=== Begin Enclosure ===
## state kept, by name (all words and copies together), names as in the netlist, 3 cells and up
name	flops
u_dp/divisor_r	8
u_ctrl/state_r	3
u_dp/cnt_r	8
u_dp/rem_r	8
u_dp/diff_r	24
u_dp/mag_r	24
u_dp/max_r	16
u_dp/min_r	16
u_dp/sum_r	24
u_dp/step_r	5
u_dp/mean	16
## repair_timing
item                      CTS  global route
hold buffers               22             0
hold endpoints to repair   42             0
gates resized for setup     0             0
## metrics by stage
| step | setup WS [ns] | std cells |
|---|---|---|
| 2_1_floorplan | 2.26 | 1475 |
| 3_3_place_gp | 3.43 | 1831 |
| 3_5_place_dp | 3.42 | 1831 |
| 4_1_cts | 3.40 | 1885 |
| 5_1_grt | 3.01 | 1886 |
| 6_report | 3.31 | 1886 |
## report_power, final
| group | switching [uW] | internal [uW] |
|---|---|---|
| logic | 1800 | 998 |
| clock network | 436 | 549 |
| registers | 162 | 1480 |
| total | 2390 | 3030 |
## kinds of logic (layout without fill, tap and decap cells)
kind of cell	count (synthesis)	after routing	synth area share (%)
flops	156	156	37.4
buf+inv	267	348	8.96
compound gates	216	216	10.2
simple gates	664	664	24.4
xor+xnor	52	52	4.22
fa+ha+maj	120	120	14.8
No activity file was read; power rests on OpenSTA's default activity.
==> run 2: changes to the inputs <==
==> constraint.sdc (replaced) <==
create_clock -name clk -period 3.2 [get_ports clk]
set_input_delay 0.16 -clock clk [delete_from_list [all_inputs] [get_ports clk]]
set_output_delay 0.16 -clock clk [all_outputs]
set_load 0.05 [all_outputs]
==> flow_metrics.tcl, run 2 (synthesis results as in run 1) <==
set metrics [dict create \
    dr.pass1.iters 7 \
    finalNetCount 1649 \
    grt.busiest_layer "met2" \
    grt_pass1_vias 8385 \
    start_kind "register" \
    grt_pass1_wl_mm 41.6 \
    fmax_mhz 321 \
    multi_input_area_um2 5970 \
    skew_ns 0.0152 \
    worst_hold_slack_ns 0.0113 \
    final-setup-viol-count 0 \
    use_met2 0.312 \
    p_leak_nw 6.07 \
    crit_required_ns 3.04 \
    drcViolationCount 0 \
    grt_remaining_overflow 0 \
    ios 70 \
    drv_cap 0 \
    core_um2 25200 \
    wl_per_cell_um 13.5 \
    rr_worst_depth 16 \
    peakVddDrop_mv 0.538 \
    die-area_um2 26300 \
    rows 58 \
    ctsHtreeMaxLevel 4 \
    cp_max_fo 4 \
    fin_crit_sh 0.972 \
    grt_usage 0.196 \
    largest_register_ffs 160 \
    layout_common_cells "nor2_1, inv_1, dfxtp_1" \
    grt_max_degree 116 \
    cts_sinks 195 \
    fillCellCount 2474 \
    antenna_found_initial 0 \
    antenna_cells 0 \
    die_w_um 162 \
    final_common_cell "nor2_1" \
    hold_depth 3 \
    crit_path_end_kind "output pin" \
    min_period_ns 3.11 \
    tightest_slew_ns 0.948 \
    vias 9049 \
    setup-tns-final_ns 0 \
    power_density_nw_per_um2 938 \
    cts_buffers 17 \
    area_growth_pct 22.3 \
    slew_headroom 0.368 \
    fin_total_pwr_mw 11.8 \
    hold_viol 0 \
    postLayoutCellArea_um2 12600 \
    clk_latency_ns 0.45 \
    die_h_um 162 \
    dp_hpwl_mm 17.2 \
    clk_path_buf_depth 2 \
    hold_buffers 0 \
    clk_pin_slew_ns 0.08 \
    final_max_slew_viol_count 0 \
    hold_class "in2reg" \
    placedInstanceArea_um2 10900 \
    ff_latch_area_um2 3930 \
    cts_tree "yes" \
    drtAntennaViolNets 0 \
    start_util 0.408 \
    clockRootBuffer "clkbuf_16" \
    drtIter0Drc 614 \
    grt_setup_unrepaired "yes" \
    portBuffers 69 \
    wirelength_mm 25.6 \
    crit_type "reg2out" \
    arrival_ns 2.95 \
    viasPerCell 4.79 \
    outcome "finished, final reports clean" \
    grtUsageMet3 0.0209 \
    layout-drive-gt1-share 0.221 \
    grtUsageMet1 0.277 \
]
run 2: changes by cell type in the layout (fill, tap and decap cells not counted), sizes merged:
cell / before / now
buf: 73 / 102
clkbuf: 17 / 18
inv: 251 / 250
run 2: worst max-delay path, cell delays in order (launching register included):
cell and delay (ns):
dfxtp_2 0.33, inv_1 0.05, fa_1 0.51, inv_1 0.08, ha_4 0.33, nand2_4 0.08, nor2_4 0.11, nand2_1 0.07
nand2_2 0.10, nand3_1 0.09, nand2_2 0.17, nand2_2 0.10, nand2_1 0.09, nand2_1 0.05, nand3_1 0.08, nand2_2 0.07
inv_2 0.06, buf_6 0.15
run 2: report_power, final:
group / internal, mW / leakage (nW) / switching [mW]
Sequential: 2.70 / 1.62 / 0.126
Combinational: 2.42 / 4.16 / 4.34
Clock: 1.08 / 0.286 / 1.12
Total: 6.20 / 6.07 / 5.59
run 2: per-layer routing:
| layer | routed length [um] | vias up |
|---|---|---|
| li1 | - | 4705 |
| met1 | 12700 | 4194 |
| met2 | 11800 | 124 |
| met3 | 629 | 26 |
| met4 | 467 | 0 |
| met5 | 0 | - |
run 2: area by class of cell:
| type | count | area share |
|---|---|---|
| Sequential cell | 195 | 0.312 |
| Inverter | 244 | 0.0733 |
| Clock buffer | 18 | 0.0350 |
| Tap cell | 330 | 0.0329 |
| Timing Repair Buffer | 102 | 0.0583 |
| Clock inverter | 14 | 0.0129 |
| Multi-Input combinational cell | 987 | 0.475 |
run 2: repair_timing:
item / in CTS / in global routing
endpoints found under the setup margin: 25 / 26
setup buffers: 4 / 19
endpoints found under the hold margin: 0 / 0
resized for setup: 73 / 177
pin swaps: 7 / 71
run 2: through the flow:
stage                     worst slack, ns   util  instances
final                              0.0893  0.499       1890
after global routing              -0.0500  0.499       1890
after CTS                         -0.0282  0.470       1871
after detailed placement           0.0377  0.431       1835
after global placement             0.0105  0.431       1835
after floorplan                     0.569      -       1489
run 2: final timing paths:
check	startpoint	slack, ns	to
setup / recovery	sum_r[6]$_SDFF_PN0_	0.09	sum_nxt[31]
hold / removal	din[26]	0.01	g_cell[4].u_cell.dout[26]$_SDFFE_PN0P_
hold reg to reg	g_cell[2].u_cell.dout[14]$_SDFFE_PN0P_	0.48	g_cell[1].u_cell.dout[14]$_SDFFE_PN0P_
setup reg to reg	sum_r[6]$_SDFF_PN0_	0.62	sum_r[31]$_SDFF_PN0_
=== End Enclosure ===
Task details: Look above for the line with "final-setup-viol-count 0 \" and the line with "antenna_found_initial 0 \"; transcribe both and all lines in between, exactly, and nothing else.

Solution:
    final-setup-viol-count 0 \
    use_met2 0.312 \
    p_leak_nw 6.07 \
    crit_required_ns 3.04 \
    drcViolationCount 0 \
    grt_remaining_overflow 0 \
    ios 70 \
    drv_cap 0 \
    core_um2 25200 \
    wl_per_cell_um 13.5 \
    rr_worst_depth 16 \
    peakVddDrop_mv 0.538 \
    die-area_um2 26300 \
    rows 58 \
    ctsHtreeMaxLevel 4 \
    cp_max_fo 4 \
    fin_crit_sh 0.972 \
    grt_usage 0.196 \
    largest_register_ffs 160 \
    layout_common_cells "nor2_1, inv_1, dfxtp_1" \
    grt_max_degree 116 \
    cts_sinks 195 \
    fillCellCount 2474 \
    antenna_found_initial 0 \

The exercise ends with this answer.